Jakarta, KPonline – Sabda Pranawa Djati, Sekretaris Jenderal Asosiasi Serikat Pekerja Indonesia (ASPEK Indonesia) angkat bicara terkait tuduhan Menteri Ketenagakerjaan Hanif Dhakiri yang mengatakan bahwa hanya Said Iqbal (red: Presiden Konfederasi Serikat Pekerja Indonesia) yang menolak penetapan Upah Minimum Provinsi berdasarkan PP 78 tahun 2015.
“Menaker asbun dan gagal paham karena menuduh UMP hanya ditolak oleh Said Iqbal!
Sejak pertama kali diterbitkan Pemerintah. Gerakan serikat pekerja di Indonesia sudah sangat masiv melakukan penolakan terhadap PP 78/2015 yang menjadi dasar penetapan UMP,” kata Sabda dalam acara Sosialisasi Kartu Pekerja yang dilakukan oleh Dinas Tenaga Kerja Provinsi DKI Jakarta di kantor ASPEK Indonesia (3/11).
Lebih lanjut dia mengatakan, pihaknya sudah melakukan berbagai upaya hukum, termasuk judicial review ke Mahkamah Agung.
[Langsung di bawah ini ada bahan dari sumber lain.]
==> config.mk <==
export PLATFORM = sky130hd
export DESIGN_NAME = jtopl_lfo_gen
export DESIGN_NICKNAME = d
export VERILOG_FILES = /design/src/rtl/jtopl_lfo_gen.sv
export SDC_FILE = /design/constraint.sdc
export NUM_CORES = 1
export LEC_CHECK = 0
export ABC_CLOCK_PERIOD_IN_PS = 4300
export BUFFER_PORTS_ARGS = -buffer_cell sky130_fd_sc_hd__buf_2
export CORE_ASPECT_RATIO = 0.75
export CORE_MARGIN = 5
export CORE_UTILIZATION = 59
export DETAILED_ROUTE_END_ITERATION = 7
export PLACE_DENSITY = 0.84
export SYNTH_ARGS = -nofsm -noshare
export SYNTH_HDL_FRONTEND = slang
export SYNTH_SLANG_ARGS = --single-unit
==> constraint.sdc <==
create_clock -name clk -period 4.3 [get_ports clk]
set_input_delay 1.29 -clock clk [delete_from_list [all_inputs] [get_ports clk]]
set_output_delay 1.29 -clock clk [all_outputs]
set_load 0.1 [all_outputs]
==> src/rtl/jtopl_lfo_gen.sv <==
// jtopl_lfo_gen: OPL-family LFO producing the vibrato phase index and a
// triangular tremolo level, with selectable AM depth and synchronous clear.
module jtopl_lfo_gen #(
  parameter int NSLOT        = 18,
  parameter int CNTW         = 13,
  parameter int AM_STEP_BITS = 6,
  parameter int AMW          = 7,
  parameter int AM_MAX       = 105
) (
  input  logic             clk,
  input  logic             rst_n,
  input  logic             cenop,
  input  logic [NSLOT-1:0] slot,
  input  logic             am_dp,
  input  logic             lfo_clr,
  output logic [2:0]       vib_cnt,
  output logic [AMW-3:0]   trem
);

  typedef enum logic {
    DIR_UP   = 1'b0,
    DIR_DOWN = 1'b1
  } dir_e;

  localparam logic [AMW-1:0] AM_PEAK = AMW'(AM_MAX);

  logic [CNTW-1:0] cnt_q, cnt_d, cnt_inc;
  logic [AMW-1:0]  am_q, am_d, am_plus, am_minus;
  dir_e            dir_q, dir_d;
  logic            step_q, step_d;
  logic [AMW-3:0]  trem_q, trem_d;
  logic            boundary, am_ev;

  // Only the first and last slot bits matter; the rest are positional filler.
  logic unused_slot;
  assign unused_slot = ^slot;

  assign boundary = cenop & slot[NSLOT-1];
  assign am_ev    = cenop & slot[0];
  assign cnt_inc  = cnt_q + CNTW'(1);
  assign am_plus  = am_q + AMW'(1);
  assign am_minus = am_q - AMW'(1);

  // Next-state: clear has priority; AM event evaluated before the sample
  // boundary so a coincident boundary's am_step value overrides the clear.
  always_comb begin
    cnt_d  = cnt_q;
    am_d   = am_q;
    dir_d  = dir_q;
    step_d = step_q;
    trem_d = trem_q;
    if (lfo_clr) begin
      cnt_d  = '0;
      am_d   = '0;
      dir_d  = DIR_UP;
      step_d = 1'b0;
    end else begin
      if (am_ev) begin
        trem_d = am_dp ? am_q[AMW-1:2] : {2'b00, am_q[AMW-1:4]};
        if (step_q) begin
          if (dir_q == DIR_UP) begin
            if (am_q != AM_PEAK) am_d = am_plus;
            if (am_plus == AM_PEAK) dir_d = DIR_DOWN;
          end else begin
            if (am_q != '0) am_d = am_minus;
            if (am_minus == '0) dir_d = DIR_UP;
          end
        end
        step_d = 1'b0;
      end
      if (boundary) begin
        cnt_d  = cnt_inc;
        step_d = &cnt_inc[AM_STEP_BITS-1:0];
      end
    end
  end

  // State registers with asynchronous active-low reset.
  always_ff @(posedge clk or negedge rst_n) begin
    if (!rst_n) begin
      cnt_q  <= '0;
      am_q   <= '0;
      dir_q  <= DIR_UP;
      step_q <= 1'b0;
      trem_q <= '0;
    end else begin
      cnt_q  <= cnt_d;
      am_q   <= am_d;
      dir_q  <= dir_d;
      step_q <= step_d;
      trem_q <= trem_d;
    end
  end

  assign vib_cnt = cnt_q[CNTW-1:CNTW-3];
  assign trem    = trem_q;

endmodule

==> metrics, run 1 <==
final wirelength roughly 3500 microns; Min Hold Slack 0.506 ns; Clock Tree Buf Depth 2; routed via count 1370; CTS Root Cell clkbuf_8; worst r2r src am_q[2]; share of cells above drive strength 1 between 10% and 20%; Max H-tree Level 1; syn_area_per_cell about 8.9 sq um; area delta synth->final 4.86%; skew final around 0.0054 ns; crit-path max FO 4; Placed Area around 1700 sq um; GR Util All Layers between 10% and 20%; Synth Register Bits 27; critical path cell sequence buf_2; crit path DAT 1.15 ns; Clock Sinks 27; Total Die Area 4060 sq um; top cells by area, synth dfrtp_1 40%, xor2_1 7.2%, nor2_1 5.3%, ha_1 5.2%, nand2_1 4.0%; Most used DFF post-synth dfrtp_1; Crit path max-delay family buffers and inverters; grt ovf 0; setup TNS 0 ns; Final Setup Violations 0; Final nets between 200 and 250; die height approximately 56 microns; Diodes inserted 0; outcome complete, no violations; vias in the first global route roughly 1300; router iterations before antenna repair 4; fillcell total 233; largest area contributor in the netlist dfrtp_1; Max-Cap Viols 0; first-pass GRT wire length around 6000 microns; # DRC 0; Netlist cell types 39; RSZ-0062 raised after global routing false; CP endpoint kind output port; Slew Limit Fails 0; largest net degree at the start of global routing 28; Critical Path Slowest Stage Cell buf_2; Final Cycle Share approximately 57%; share of the synthesized area in the top cell type about two fifths; Clock Latency Late Sink 0.28 ns; post_cts resized 0; WL/cell about 15 microns; detailed-route vias per instance just under 6; worst vdd ir approximately 0.23 mV; clock slew at reported path FFs 0.10 ns; FMAX about 410 MHz; Setup Fix Bufs, Post-CTS 0; EDFF count, synth 0; initial antenna violation count 0; register area share after synthesis 39.8%; DRT antenna net count 0; transition time of the tightest slew-check pin about 0.58 ns; gpl congestion slightly below 1; # IOs 31; Starting Density roughly 63%; FP Rows 16; power per cell area 239 nW/um^2; Die X-Extent about 70 microns; Net Count, Synth 221; TritonCTS Buffers 3; Final Hold Viols 0; ys async rst share 100%; number of DRC markers in iteration 0 69; Design Area, Final 1780 sq um; CORE AREA approximately 2700 sq um; buffers added on ports 14; DP Wirelength 2560 microns; post-layout min period approximately 2.4 ns; YS warnings 0; Setup crit start kind flop; Gate Count Post-Synth 191; Worst EP required about 3 ns; Slew HR between 60% and 70%; crit path kind reg2out; CP max stage delay about 0.45 ns; worst path bufs/invs 1; Hold WC Path Type reg2reg; leakage between 0.7 and 0.8 nW; CTS tree yes; CP startpoint cnt_q[10]; mapped cell area about 1700 sq um; Hold Startpoint trem[0]; CTS Hold Bufs 0
-- metrics by stage --
stage	util, %	total power, W	setup slack, ns	instances
after floorplan	-	0.000273	2.11	191
after global placement	64.6	0.000282	1.92	226
after detailed placement	64.6	0.000283	1.84	226
after CTS	66.4	0.000429	1.86	230
after global routing	66.4	0.000443	1.81	230
final	66.4	0.000426	1.86	230
-- layout make-up --
| class | count | area [sq um] | area share (%) |
|---|---|---|---|
| Tap cell | 36 | 45.0 | 2.53 |
| Sequential cell | 27 | 676 | 37.9 |
| Timing Repair Buffer | 14 | 70.1 | 3.93 |
| Inverter | 5 | 18.8 | 1.05 |
| Clock inverter | 1 | 7.51 | 0.421 |
| Multi-Input combinational cell | 144 | 923 | 51.8 |
| Clock buffer | 3 | 41.3 | 2.32 |
-- placed cells by master (no fill, tap or decap), types with 2 or more instances in the layout --
cell      netlist  layout
ha_1            7       7
o21ai_0        10      10
clkbuf_8        0       3
dfrtp_1        27      27
nor2_1         24      24
nand4_1         7       7
buf_2           2      14
or4b_1          2       2
inv_1           5       5
mux2i_1         4       4
nand2_1        18      18
a21oi_1         4       4
nand2b_1        3       3
xnor2_1         7       7
o22ai_1         4       4
nand3_1        12      12
and2_1          3       3
xor2_1         14      14
nor3_1          7       7
nand4b_1        2       2
-- cell usage after synthesis (all sizes together), types with 3 or more instances --
cell	count
o22ai	4
or4b	3
a21oi	5
nor2	24
clkbuf	7
dfrtp	27
xor2	14
mux2i	4
nand2b	3
xnor2	7
inv	5
nand2	19
nor3	7
ha	7
nand3	12
o21ai	10
and2	3
nand4	7
buf	8
-- worst paths after layout --
kind	slack, ns	cells after the start	endpoint
max in group asynchronous	2.92	1	cnt_q[1]
min	0.51	2	trem[0]
max reg2reg	2.02	5	am_q[2]
min reg2reg	0.51	2	trem[0]
max	1.86	1	vib_cnt[0]
min in group asynchronous	0.99	1	trem[1]
-- kinds of logic after synthesis --
logic type | share of synthesized area (%)
compound gates | 10.1
xor+xnor | 10.8
fa+ha+maj | 5.15
buf+inv | 5.89
flops | 39.8
mux | 2.36
simple gates | 25.9
-- metal layers --
metal	global-route usage, %	up-vias	share of wire [%]
met5	0	-	0
met4	4.56	0	0.97
met3	4.10	4	6.6
met2	27.9	47	46
met1	26.7	658	46
li1	-	661	-
-- state kept, by name (all words and copies together) (netlist names) --
signal / cells
am_q: 7
cnt_q: 13
dir_q: 1
step_q: 1
trem: 5
-- power by group --
group	internal, W	switching [W]	total (W)
Clock	0.0000659	0.0000821	0.000148
Sequential	0.000255	0.00000237	0.000258
Combinational	0.00000558	0.0000152	0.0000207
-- worst min-delay path, stage by stage (launching register included) --
cell and delay, ns:
dfrtp_1 0.36, nand2_1 0.05, o21ai_0 0.06
(Power assumes the default switching activity.)
==> run 2, diff against run 1 <==
Settings changed: ABC_AREA from default to 1, ABC_CLOCK_PERIOD_IN_PS 4300 to 2500, CORE_UTILIZATION 59 to 56, PLACE_DENSITY 0.84 to 0.79.
Clock period 4.3 ns to 2.5 ns, I/O delays scaled along.
==> run 2 against run 1 <==
Power rose by 92%. Die area rose by 13%. First-iteration DRC count rose by 97%. Largest power group unchanged. Synthesized cell count rose by 38%. Utilization fell by 5.8 points. Largest cell class unchanged.
==> metrics, run 2 <==
Synth top cells by count 69 x nand2_1, 30 x inv_1, 27 x dfrtp_1, 22 x nand3_1, 20 x nor2_1 (was 27 x dfrtp_1, 24 x nor2_1, 18 x nand2_1, 14 x xor2_1, 12 x nand3_1); Seq pwr share 55.3% (was 60.4%); register area share after synthesis 36.1% (was 39.8%); Critical Path Slowest Stage Cell buf_2 (unchanged); Setup crit start kind flop (unchanged); grt ovf 0 (unchanged); Most used DFF post-synth dfrtp_1 (unchanged); power per cell area 414 nW/um^2 (was 239 nW/um^2); post-layout min period roughly 1.8 ns; detailed-route vias per instance 5.43 (was 5.96); fin worst setup slack 0.652 ns (was 1.86 ns); top cells by area, synth dfrtp_1 36%, nand2_1 14%, inv_1 6.0%, nand3_1 5.9%, o21ai_0 4.8% (was dfrtp_1 40%, xor2_1 7.2%, nor2_1 5.3%, ha_1 5.2%, nand2_1 4.0%); setup TNS 0 ns (unchanged); crit-path max FO 3 (was 4); leakage 0.982 nW (was 0.764 nW); Final Hold Viols 0 (unchanged); first-pass GRT wire length 6890 microns (was 6030 microns); DP Wirelength 2910 microns (was 2560 microns); FMAX around 540 MHz; Clock Tree Buf Depth 2 (unchanged); placed cell count 309 (was 226); routed via count 1699 (was 1370); largest net degree at the start of global routing 28 (unchanged); Clock Latency Late Sink 0.27 ns (was 0.28 ns); TritonCTS Buffers 3 (unchanged); die height 60.1 microns (was 56.5 microns); pre-CTS setup slack 0.613 ns (was 1.84 ns); CTS Root Cell clkbuf_8 (unchanged); # IOs 31 (unchanged); final non-filler cell total 313 (was 230); Clk network pwr share 29.9% (was 34.7%); outcome complete, no violations (unchanged); P_sw 0.000239 W (was 0.0000996 W); Gate Count Post-Synth 263 (was 191); post_cts resized 0 (unchanged); Slew HR 60.7% (was 61.5%); Final Setup Violations 0 (unchanged); combinational share of power 14.7% (was 4.9%); CP endpoint kind output port (unchanged); share of the synthesized area in the top cell type 36.1% (was 39.8%); Largest register FFs 13 (unchanged); worst vdd ir 0.398 mV (was 0.231 mV); gpl congestion 0.939 (was 0.984); GR Util All Layers 18.5% (about the same); critical path cell sequence buf_2 (unchanged); fillcell total 312 (was 233); Min Hold Slack 0.475 ns (was 0.506 ns); syn_area_per_cell 7.12 sq um (was 8.90 sq um); CP max stage delay 0.44 ns (was 0.45 ns); Hold WC Path Type in2async (was reg2reg); Net Count, Synth 293 (was 221); share of cells above drive strength 1 15.0% (was 12.4%); initial antenna violation count 0 (unchanged); mapped cell area 1870 sq um (was 1700 sq um); final wirelength 3800 microns (was 3510 microns); CTS tree yes (unchanged); area delta synth->final 5.68% (was 4.86%); Total Die Area 4610 sq um (was 4060 sq um); number of DRC markers in iteration 0 136 (was 69); router iterations before antenna repair 4 (unchanged); Diodes inserted 0 (unchanged); CTS Hold Bufs 0 (unchanged); # DRC 0 (unchanged); transition time of the tightest slew-check pin 0.590 ns (was 0.577 ns); CORE AREA 3270 sq um (was 2680 sq um); Sw Share 29.2% (was 23.4%); Max H-tree Level 1 (unchanged); Max-Cap Viols 0 (unchanged); largest area contributor in the netlist dfrtp_1 (unchanged); crit path DAT 1.10 ns (was 1.15 ns); internal power 0.000580 W (was 0.000327 W); Slew Limit Fails 0 (unchanged); Biggest register cnt_q (unchanged); most common cell in the netlist nand2_1 (was dfrtp_1); WL/cell 12.1 microns (was 15.3 microns); YS warnings 0 (unchanged); Starting Density 57.3% (was 63.3%); Clock Sinks 27 (unchanged); Crit path max-delay family buffers and inverters (unchanged); vias in the first global route 1514 (was 1305); ys async rst share 100% (unchanged); most common cell after layout, fill and taps aside nand2_1 (was dfrtp_1); Worst EP required 1.75 ns (was 3.01 ns); Setup Fix Bufs, Post-CTS 0 (unchanged); Die X-Extent 76.8 microns (was 72.0 microns); skew final 0.00668 ns (was 0.00540 ns); buffers added on ports 14 (unchanged); Final nets 304 (was 225); EDFF count, synth 0 (unchanged); DRT antenna net count 0 (unchanged); Synth Register Bits 27 (unchanged); worst path bufs/invs 1 (unchanged); R2R depth 11 (was 5); crit path kind reg2out (unchanged); FP Rows 18 (was 16); clock slew at reported path FFs 0.09 ns (was 0.10 ns); path length in cells of the critical path 1 (unchanged); RSZ-0062 raised after global routing false (unchanged); leading cell types in the layout, fill and taps excluded 69 x nand2_1, 30 x inv_1, 27 x dfrtp_1 (was 27 x dfrtp_1, 24 x nor2_1, 18 x nand2_1); Netlist cell types 30 (was 39); Final Cycle Share between 70% and 80%
run 2: final timing paths:
kind,end,slack (ns),startpoint
worst max-delay path,vib_cnt[0],0.65,cnt_q[10]
worst max register to register,dir_q,0.80,am_q[0]
min in group clk,trem[4],0.51,trem[4]
worst min register to register,trem[4],0.51,trem[4]
max in group asynchronous,am_q[4],1.64,rst_n
worst min-delay path,cnt_q[7],0.48,rst_n
run 2: per-layer routing:
| metal | up-vias | wire (microns) | track usage, % |
|---|---|---|---|
| met3 | 2 | 206 | 3.92 |
| li1 | 881 | - | - |
| met5 | - | 0 | 0 |
| met2 | 45 | 1580 | 27.3 |
| met4 | 0 | 18 | 3.24 |
| met1 | 771 | 2000 | 28.0 |
run 2: area by class of cell:
cell class | count | area, sq um | area share (%)
clock buffers | 4 | 45.0 | 2.28
inverters | 36 | 139 | 7.02
multi-input cells | 192 | 998 | 50.5
flip-flops and latches | 27 | 676 | 34.2
well taps | 40 | 50.0 | 2.53
repair buffers | 14 | 70.1 | 3.54
run 2: kinds of logic (layout without fill, tap and decap cells):
family / Yosys count / in the layout / share of synthesized area [%]
compound gates: 40 / 40 / 11.4
flops: 27 / 27 / 36.1
xor+xnor: 1 / 1 / 0.468
fa+ha+maj: 7 / 7 / 4.68
simple gates: 144 / 144 / 36.8
buf+inv: 44 / 54 / 10.6
run 2: stage by stage:
step / cell area [sq um] / total power [W] / util (%)
after global placement: 1930 / 0.000583 / 59.2
final: 1980 / 0.000819 / 60.6
after detailed placement: 1930 / 0.000583 / 59.2
after CTS: 1980 / 0.000831 / 60.6
after global routing: 1980 / 0.000859 / 60.6
after floorplan: 1870 / 0.000552 / -
run 2: power groups by stage:
stage	combinational, W	clock [W]	sequential, W
floorplan	0.0000282	0	0.000524
global placement	0.000121	0	0.000461
detailed placement	0.000122	0	0.000462
CTS	0.000122	0.000256	0.000453
global route	0.000130	0.000274	0.000455
finish	0.000121	0.000245	0.000453
==> run 3, diff against run 2 <==
Settings changed: ABC_CLOCK_PERIOD_IN_PS 2500 to 1600, CORE_UTILIZATION 56 to 51, PLACE_DENSITY 0.79 to 0.76.
Clock period 2.5 ns to 1.6 ns, I/O delays scaled along.
==> run 3 against run 2 <==
Clock-buffer cell count is 1 lower. First-iteration DRC count is 18% higher. Worst setup slack worse by 0.60 ns. Non-clock buffer count is 16 higher. Sequential power is 57% higher. Wire length is 9.6% higher. Flip-flop and latch count stayed put.
==> metrics, run 3 (synthesized netlist as in run 2, its figures left out) <==
router iterations before antenna repair 4 (unchanged); WL/cell 12.2 microns (was 12.1 microns); area delta synth->final 17.0% (was 5.68%); Worst EP required 1.12 ns (was 1.75 ns); leading cell types in the layout, fill and taps excluded 69 x nand2_1, 28 x inv_1, 25 x dfrtp_1 (was 69 x nand2_1, 30 x inv_1, 27 x dfrtp_1); share of cells above drive strength 1 22.5% (was 15.0%); skew final 0.00825 ns (was 0.00668 ns); transition time of the tightest slew-check pin 0.485 ns (was 0.590 ns); Crit path max-delay family buffers and inverters (unchanged); crit path DAT 1.07 ns (was 1.10 ns); Placed Area 2090 sq um (was 1930 sq um); crit path kind reg2out (unchanged); Final nets 320 (was 304); Total Die Area 4990 sq um (was 4610 sq um); CTS tree yes (unchanged); first-pass GRT wire length 7110 microns (was 6890 microns); Design Area, Final 2190 sq um (was 1980 sq um); post-layout min period 1.55 ns; DP Wirelength 3140 microns (was 2910 microns); CP max stage delay 0.43 ns (was 0.44 ns); number of DRC markers in iteration 0 160 (was 136); DRT antenna net count 0 (unchanged); Die X-Extent 80.0 microns (was 76.8 microns); Max H-tree Level 1 (unchanged); routed via count 1787 (was 1699); CORE AREA 3590 sq um (was 3270 sq um); die height 62.5 microns (was 60.1 microns); Starting Density 52.1% (was 57.3%); worst path bufs/invs 1 (unchanged); CTS Hold Bufs 0 (unchanged); RSZ-0062 raised after global routing false (unchanged); clock slew at reported path FFs 0.10 ns (was 0.09 ns); buffers added on ports 14 (unchanged); total power 0.00133 W (was 0.000819 W); Biggest register cnt_q (unchanged); initial antenna violation count 0 (unchanged); grt ovf 0 (unchanged); placed cell count 336 (was 309); Diodes inserted 0 (unchanged); worst vdd ir 0.552 mV (was 0.398 mV); Critical Path Slowest Stage Cell buf_2 (unchanged); TritonCTS Buffers 3 (unchanged); Largest register FFs 13 (unchanged); Final Cycle Share 96.6%; Slew HR 67.9% (was 60.7%); # IOs 31 (unchanged); Hold WC Path Type in2async (unchanged); CP endpoint kind output port (unchanged); detailed-route vias per instance 5.24 (was 5.43); final non-filler cell total 341 (was 313); final wirelength 4170 microns (was 3800 microns); Clock Latency Late Sink 0.28 ns (was 0.27 ns); FP Rows 19 (was 18); largest net degree at the start of global routing 28 (unchanged); Clock Sinks 27 (unchanged); Clock Tree Buf Depth 2 (unchanged); Max-Cap Viols 0 (unchanged); # DRC 0 (unchanged); most common cell after layout, fill and taps aside nand2_1 (unchanged); crit-path max FO 2 (was 3); FMAX roughly 650 MHz; critical path cell sequence buf_2 (unchanged); Final Hold Viols 0 (unchanged); CTS Root Cell clkbuf_8 (unchanged); leakage 1.06 nW (was 0.982 nW); Setup crit start kind flop (unchanged); Final Setup Violations 0 (unchanged); setup TNS 0 ns (unchanged); gpl congestion 0.930 (was 0.939); GR Util All Layers 17.4% (was 18.5%); vias in the first global route 1631 (was 1514); power per cell area 608 nW/um^2 (was 414 nW/um^2); outcome complete, no violations (unchanged); Slew Limit Fails 0 (unchanged)
[run 3: changes by cell type in the layout (fill, tap and decap cells not counted), moves of 3 or more]
cell / previous run / this run
buf_4: 0 / 16
buf_2: 14 / 9
clkbuf_4: 0 / 3
ha_1: 7 / 4
[run 3: repair_timing]
item | 4_1_cts | 5_1_grt
endpoints found under the setup margin | 0 | 10
resized for setup | 0 | 13
buffers inserted | 0 | 1
[run 3: per-layer routing]
metal  vias to the layer above  track usage (%)  routed length (microns)
li1                        915                -                        -
met1                       806             25.7                     2090
met2                        60             26.0                     1750
met3                         6             3.31                      269
met4                         0             4.43                       59
met5                         -                0                        0
[run 3: layout make-up]
cell class / count / area, sq um
inverters: 36 / 139
flip-flops and latches: 27 / 678
well taps: 52 / 65.1
clock inverters: 1 / 8.76
multi-input cells: 192 / 1030
repair buffers: 30 / 228
fillers: 317 / 1400
clock buffers: 3 / 41.3
[run 3: where the power goes]
group | switching [W] | internal, W | leakage, nW | total [W]
Sequential | 0.0000114 | 0.000698 | 0.366 | 0.000709
Clock | 0.000229 | 0.000183 | 0.0261 | 0.000412
Combinational | 0.000165 | 0.0000461 | 0.671 | 0.000211
Total | 0.000406 | 0.000927 | 1.06 | 0.00133
[run 3: through the flow]
step | worst slack [ns] | util (%) | hold slack (ns)
floorplan | 0.141 | - | 0.184
global placement | 0.0759 | 58.2 | 0.487
detailed placement | 0.0415 | 58.2 | 0.492
CTS | 0.0356 | 59.6 | 0.188
global route | 0.00205 | 61.0 | 0.210
finish | 0.0549 | 61.0 | 0.181
[run 3: path summary, 6_finish.rpt]
check / from / endpoint / slack (ns) / depth (start not counted)
min in group clk: am_dp / trem[3] / 0.50 / 3
worst min register to register: trem[3] / trem[3] / 0.52 / 2
worst max register to register: am_q[1] / am_q[5] / 0.13 / 9
worst max-delay path: trem[4] / trem[4] / 0.05 / 1
max in group asynchronous: rst_n / am_q[3] / 1.14 / 2
worst min-delay path: rst_n / am_q[4] / 0.18 / 2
Serikat pekerja juga telah mendapatkan rekomendasi dari Panitia Kerja (Panja) tentang Pengupahan Komisi IX DPR, yang diputuskan pada masa persidangan III tahun sidang 2015-2016, agar Pemerintah mencabut PP 78/2015 tentang Pengupahan dan mengganti dengan beleid yang baru.”
Sebelumnya JawaPos.com merilis berita pernyataan Menteri Tenaga Kerja Hanif Dhakiri dengan judul ‘Soal UMP, Kemenakertrans: Bukan Ditolak Buruh, Tapi Said Iqbal’ yang salah satu isinya tertulis, “Jangan bilang ditolak buruh, tapi ditolak Said Iqbal itu harus dibedakan. Lah kalau dia kan untuk mau-maunya sendiri,” ujar Hanif di Gedung Kemenko PMK, Jakarta Pusat, Jumat (2/11/JawaPos.com).
“Pemberlakuan PP 78/2015 yang menghitung kenaikan upah minimum hanya berdasarkan inflasi dan pertumbuhan ekonomi, telah ditolak oleh gerakan serikat pekerja di Indonesia, bukan cuma oleh Said Iqbal!” Tegas Sabda.
Masih menurut Sabda, pemberlakuan PP 78/2015 telah mengakibatkan beberapa hal, antara lain penetapan upah minimum tidak lagi berdasarkan KHL (Kebutuhan Hidup Layak) yang seharusnya disurvey oleh Dewan Pengupahan Provinsi maupun Kota/Kabupaten.
“Hal ini jelas telah mereduksi kewenangan Gubernur serta peran Serikat Pekerja/Serikat Buruh dalam merundingkan penetapan upah minimum,” lanjutnya.
Sabda juga menegaskan bahwa PP 78/2015 tentang Pengupahan telah melanggar Pasal 88 ayat (4) UU 13/2003 tentang Ketenagakerjaan yang berbunyi, ‘Pemerintah menetapkan upah minimum berdasarkan kebutuhan hidup layak dan dengan memperhatikan produktivitas dan pertumbuhan ekonomi.’
Dalam penjelasan Pasal 88 ayat (1) dinyatakan bahwa, ‘Yang dimaksud dengan penghasilan yang memenuhi penghidupan yang layak adalah jumlah penerimaan atau pendapatan pekerja/ buruh dari hasil pekerjaannya sehingga mampu memenuhi kebutuhan hidup pekerja/buruh dan keluarganya secara wajar yang meliputi makanan dan minuman, sandang, perumahan, pendidikan, kesehatan, rekreasi, dan jaminan hari tua.’
“KHL yang ditegaskan dalam UU 13/2003 itulah yang seharusnya tetap dilakukan survey pasar untuk kemudian menjadi salah satu dasar dalam penetapan UMP, bukan malah memaksakan pemberlakuan PP 78/2015 secara sepihak! Bahkan dengan mengeluarkan surat edaran ke Gubernur untuk menetapkan kenaikan UMP 2019 hanya sebesar 8,03 persen!”, pungkasnya.